=== Section Start ===
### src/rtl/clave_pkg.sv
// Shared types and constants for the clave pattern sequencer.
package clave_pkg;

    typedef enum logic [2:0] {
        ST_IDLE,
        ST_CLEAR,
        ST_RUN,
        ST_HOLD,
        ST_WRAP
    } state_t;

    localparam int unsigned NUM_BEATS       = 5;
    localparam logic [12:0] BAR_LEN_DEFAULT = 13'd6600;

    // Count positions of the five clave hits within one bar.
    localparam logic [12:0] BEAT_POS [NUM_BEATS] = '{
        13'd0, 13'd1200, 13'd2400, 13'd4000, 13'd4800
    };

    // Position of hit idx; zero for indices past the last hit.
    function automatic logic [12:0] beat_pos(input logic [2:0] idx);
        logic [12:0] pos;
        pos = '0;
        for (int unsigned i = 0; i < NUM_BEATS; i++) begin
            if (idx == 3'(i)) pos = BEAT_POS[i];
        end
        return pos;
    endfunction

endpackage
=== Section End ===
*WORK REQUEST:*
Using the data above, extract exactly the lines from the one that holds "package clave_pkg;" to the one that holds "within one bar.", both ends included, and no others.

*SOLUTION TO THE PROBLEM:*
package clave_pkg;

    typedef enum logic [2:0] {
        ST_IDLE,
        ST_CLEAR,
        ST_RUN,
        ST_HOLD,
        ST_WRAP
    } state_t;

    localparam int unsigned NUM_BEATS       = 5;
    localparam logic [12:0] BAR_LEN_DEFAULT = 13'd6600;

    // Count positions of the five clave hits within one bar.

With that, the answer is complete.